What is required: As you look over the data below, please find each line where the word "with" appears, then copy it.

Stored data entries:
········

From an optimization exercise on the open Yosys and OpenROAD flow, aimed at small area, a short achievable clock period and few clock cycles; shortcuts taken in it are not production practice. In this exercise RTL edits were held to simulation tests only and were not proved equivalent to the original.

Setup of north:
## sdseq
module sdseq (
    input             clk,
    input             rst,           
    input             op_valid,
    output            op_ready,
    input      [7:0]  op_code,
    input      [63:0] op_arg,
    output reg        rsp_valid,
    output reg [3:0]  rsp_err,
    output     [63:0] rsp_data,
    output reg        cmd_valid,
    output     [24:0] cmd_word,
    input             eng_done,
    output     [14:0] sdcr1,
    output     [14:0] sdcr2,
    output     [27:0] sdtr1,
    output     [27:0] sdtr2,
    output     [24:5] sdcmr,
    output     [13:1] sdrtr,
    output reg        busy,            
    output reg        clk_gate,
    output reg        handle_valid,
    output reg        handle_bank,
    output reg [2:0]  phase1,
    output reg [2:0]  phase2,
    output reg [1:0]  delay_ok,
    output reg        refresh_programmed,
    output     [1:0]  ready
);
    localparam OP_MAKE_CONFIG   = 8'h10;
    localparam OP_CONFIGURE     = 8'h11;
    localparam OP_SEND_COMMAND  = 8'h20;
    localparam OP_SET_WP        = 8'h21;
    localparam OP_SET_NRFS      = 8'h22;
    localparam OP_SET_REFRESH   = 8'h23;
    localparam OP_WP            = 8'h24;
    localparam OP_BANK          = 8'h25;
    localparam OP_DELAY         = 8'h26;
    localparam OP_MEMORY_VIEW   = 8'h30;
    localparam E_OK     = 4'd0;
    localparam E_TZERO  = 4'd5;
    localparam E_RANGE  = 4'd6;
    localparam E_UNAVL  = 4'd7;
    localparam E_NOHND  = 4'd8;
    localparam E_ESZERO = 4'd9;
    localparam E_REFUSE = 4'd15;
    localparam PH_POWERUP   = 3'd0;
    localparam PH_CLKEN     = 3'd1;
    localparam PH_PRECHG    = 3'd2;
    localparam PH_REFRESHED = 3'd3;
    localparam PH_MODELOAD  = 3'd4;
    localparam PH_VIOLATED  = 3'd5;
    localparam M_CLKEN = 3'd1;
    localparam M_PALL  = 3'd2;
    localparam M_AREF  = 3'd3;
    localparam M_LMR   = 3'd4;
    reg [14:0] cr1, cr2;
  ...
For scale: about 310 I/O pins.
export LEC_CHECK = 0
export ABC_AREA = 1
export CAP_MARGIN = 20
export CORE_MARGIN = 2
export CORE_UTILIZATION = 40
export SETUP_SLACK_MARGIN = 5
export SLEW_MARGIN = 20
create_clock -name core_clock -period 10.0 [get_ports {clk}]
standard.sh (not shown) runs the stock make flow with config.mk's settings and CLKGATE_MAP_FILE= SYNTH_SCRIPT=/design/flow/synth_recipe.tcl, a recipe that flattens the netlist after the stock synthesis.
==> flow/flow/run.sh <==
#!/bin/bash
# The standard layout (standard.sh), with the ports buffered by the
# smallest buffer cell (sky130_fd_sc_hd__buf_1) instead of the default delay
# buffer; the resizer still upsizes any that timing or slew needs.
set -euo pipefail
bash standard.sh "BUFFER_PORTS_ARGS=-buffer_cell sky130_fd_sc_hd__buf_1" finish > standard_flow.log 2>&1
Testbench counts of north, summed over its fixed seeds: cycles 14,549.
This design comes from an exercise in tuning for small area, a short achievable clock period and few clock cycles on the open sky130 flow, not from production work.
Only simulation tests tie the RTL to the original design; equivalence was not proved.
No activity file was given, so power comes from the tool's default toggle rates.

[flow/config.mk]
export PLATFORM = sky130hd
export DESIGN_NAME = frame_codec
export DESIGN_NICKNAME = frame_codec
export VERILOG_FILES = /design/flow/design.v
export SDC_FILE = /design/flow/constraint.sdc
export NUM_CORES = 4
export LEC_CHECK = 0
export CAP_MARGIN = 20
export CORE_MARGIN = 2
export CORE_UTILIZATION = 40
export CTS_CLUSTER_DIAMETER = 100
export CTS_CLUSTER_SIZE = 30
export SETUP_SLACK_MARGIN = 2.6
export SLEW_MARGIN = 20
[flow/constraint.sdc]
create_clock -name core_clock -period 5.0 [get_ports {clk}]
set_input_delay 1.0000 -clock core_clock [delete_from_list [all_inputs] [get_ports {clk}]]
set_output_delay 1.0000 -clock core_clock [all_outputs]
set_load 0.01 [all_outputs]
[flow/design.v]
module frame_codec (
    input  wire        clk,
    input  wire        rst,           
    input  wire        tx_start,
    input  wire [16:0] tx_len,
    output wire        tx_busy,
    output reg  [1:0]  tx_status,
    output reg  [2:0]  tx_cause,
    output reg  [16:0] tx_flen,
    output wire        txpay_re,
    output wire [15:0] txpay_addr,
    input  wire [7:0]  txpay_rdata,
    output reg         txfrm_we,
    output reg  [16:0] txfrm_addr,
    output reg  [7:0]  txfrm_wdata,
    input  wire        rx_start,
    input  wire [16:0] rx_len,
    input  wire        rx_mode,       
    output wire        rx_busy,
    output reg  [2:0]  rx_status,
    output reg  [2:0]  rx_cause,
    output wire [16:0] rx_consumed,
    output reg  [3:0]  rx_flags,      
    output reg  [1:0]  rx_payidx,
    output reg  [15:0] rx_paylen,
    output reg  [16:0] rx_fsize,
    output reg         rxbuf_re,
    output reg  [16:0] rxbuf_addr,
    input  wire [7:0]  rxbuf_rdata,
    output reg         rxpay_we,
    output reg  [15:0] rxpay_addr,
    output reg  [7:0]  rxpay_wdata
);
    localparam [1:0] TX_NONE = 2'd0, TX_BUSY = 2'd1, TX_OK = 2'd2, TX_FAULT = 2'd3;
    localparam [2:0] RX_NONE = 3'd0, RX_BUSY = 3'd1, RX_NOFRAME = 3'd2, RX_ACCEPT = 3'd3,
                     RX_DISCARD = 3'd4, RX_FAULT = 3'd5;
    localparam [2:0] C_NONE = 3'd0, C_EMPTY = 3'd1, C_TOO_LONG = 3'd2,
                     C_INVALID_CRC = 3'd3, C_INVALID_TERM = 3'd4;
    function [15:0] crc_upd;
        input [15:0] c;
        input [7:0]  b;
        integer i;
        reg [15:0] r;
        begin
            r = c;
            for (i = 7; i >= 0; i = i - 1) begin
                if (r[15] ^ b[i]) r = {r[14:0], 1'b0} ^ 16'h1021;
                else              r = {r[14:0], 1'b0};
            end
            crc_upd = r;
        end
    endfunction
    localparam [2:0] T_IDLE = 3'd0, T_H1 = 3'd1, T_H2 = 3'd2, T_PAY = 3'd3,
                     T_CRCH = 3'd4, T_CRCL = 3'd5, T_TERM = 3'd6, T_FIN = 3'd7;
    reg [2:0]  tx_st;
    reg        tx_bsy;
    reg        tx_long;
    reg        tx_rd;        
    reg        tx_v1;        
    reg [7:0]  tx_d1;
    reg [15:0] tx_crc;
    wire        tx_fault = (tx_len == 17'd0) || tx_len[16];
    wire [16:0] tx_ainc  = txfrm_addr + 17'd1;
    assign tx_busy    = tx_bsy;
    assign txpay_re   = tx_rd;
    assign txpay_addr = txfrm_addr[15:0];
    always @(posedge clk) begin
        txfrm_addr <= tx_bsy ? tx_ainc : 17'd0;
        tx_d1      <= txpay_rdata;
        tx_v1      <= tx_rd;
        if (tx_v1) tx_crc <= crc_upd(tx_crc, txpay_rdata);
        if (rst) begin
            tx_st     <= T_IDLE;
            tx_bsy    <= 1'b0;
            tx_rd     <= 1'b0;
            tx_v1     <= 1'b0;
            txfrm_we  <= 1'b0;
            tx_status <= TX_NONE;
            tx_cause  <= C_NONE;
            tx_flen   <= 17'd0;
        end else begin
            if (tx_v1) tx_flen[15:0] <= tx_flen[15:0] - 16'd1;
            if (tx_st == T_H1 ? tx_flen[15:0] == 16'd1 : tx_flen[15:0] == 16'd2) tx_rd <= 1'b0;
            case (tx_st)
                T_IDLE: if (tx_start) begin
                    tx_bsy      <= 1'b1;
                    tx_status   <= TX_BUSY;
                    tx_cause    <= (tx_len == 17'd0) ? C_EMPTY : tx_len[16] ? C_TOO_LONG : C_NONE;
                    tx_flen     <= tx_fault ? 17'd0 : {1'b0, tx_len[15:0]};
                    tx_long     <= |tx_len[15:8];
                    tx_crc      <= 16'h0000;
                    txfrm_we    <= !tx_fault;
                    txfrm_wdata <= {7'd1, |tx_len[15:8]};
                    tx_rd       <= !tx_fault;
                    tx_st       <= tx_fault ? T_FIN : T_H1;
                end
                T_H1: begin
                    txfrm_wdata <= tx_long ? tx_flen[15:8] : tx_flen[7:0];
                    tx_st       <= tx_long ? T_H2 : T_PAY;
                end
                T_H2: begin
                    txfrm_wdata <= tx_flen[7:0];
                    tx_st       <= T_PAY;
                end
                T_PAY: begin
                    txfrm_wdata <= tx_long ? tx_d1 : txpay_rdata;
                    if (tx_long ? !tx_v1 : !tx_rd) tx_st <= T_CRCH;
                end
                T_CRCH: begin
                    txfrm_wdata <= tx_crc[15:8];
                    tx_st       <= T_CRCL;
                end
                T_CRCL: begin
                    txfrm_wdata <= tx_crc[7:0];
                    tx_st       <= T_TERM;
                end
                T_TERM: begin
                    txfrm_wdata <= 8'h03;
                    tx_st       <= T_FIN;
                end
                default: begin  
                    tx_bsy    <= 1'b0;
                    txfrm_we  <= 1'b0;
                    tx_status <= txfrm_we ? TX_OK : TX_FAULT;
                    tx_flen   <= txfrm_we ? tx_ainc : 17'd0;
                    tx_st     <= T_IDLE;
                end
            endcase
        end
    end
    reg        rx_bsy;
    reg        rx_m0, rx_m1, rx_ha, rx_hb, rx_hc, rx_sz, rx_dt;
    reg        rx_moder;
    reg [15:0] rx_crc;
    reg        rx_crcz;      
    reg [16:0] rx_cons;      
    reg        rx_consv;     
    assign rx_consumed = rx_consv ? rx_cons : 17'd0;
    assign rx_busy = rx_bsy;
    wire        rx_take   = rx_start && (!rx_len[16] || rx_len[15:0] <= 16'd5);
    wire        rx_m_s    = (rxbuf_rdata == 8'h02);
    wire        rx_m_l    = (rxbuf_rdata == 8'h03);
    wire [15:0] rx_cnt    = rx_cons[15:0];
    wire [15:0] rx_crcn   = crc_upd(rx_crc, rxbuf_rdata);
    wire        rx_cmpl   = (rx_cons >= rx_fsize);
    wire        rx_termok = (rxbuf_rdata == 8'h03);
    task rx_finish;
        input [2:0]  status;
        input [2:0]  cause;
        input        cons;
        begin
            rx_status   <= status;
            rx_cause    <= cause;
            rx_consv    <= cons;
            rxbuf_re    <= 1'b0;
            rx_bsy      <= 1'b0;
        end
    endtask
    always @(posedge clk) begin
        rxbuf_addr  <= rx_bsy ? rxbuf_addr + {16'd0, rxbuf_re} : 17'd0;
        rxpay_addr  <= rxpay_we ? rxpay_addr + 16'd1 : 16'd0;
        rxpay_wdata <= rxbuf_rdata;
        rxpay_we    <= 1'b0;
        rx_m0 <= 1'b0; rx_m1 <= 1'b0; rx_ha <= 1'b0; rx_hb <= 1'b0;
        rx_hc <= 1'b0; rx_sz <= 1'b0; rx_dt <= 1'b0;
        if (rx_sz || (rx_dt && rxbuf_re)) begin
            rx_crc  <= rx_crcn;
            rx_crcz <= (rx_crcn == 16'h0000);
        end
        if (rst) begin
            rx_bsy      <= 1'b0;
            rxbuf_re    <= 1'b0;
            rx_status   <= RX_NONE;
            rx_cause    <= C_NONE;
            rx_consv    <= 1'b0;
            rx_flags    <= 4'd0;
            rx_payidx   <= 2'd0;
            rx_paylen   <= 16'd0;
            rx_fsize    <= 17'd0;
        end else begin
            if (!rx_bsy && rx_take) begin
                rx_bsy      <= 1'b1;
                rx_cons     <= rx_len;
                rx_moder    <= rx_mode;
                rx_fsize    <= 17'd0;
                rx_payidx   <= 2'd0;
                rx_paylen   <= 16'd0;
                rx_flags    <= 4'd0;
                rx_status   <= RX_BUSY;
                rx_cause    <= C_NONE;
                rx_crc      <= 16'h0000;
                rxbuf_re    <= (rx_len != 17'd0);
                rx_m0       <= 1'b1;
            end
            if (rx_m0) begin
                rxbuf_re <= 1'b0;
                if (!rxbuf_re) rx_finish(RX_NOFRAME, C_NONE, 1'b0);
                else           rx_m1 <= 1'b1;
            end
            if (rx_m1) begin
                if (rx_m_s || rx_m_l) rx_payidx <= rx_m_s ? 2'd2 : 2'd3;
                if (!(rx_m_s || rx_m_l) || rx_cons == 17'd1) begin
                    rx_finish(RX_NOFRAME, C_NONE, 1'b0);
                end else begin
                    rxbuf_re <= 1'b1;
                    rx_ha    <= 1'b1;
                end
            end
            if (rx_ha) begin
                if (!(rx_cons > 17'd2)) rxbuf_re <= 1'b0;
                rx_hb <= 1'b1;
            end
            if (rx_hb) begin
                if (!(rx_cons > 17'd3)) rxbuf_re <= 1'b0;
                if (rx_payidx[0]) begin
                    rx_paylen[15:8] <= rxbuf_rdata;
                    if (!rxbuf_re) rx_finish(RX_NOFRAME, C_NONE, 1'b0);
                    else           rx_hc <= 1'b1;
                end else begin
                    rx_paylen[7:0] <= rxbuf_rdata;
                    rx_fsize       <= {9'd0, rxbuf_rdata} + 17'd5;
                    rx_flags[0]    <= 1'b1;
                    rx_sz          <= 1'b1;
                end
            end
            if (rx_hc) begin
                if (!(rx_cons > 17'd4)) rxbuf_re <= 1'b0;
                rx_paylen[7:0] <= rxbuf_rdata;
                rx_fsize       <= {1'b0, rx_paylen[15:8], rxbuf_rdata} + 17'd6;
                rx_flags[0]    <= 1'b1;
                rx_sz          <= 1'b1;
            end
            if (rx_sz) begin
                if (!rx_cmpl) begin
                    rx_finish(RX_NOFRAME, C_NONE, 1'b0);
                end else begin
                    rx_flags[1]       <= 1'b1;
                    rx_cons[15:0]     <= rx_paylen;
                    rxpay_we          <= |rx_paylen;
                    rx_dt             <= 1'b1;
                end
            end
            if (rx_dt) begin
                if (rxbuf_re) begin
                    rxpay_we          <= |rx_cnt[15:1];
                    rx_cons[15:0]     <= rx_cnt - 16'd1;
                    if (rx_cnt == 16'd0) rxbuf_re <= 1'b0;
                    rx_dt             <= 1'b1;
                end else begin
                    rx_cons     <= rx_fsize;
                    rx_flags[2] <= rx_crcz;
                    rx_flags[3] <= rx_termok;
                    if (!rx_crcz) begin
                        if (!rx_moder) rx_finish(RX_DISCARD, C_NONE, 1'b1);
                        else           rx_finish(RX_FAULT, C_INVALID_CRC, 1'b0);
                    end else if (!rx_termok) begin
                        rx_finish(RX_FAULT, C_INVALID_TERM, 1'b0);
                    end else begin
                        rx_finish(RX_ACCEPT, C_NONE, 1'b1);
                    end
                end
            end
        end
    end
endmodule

········

Answer to this task:
standard.sh (not shown) runs the stock make flow with config.mk's settings and CLKGATE_MAP_FILE= SYNTH_SCRIPT=/design/flow/synth_recipe.tcl, a recipe that flattens the netlist after the stock synthesis.
# The standard layout (standard.sh), with the ports buffered by the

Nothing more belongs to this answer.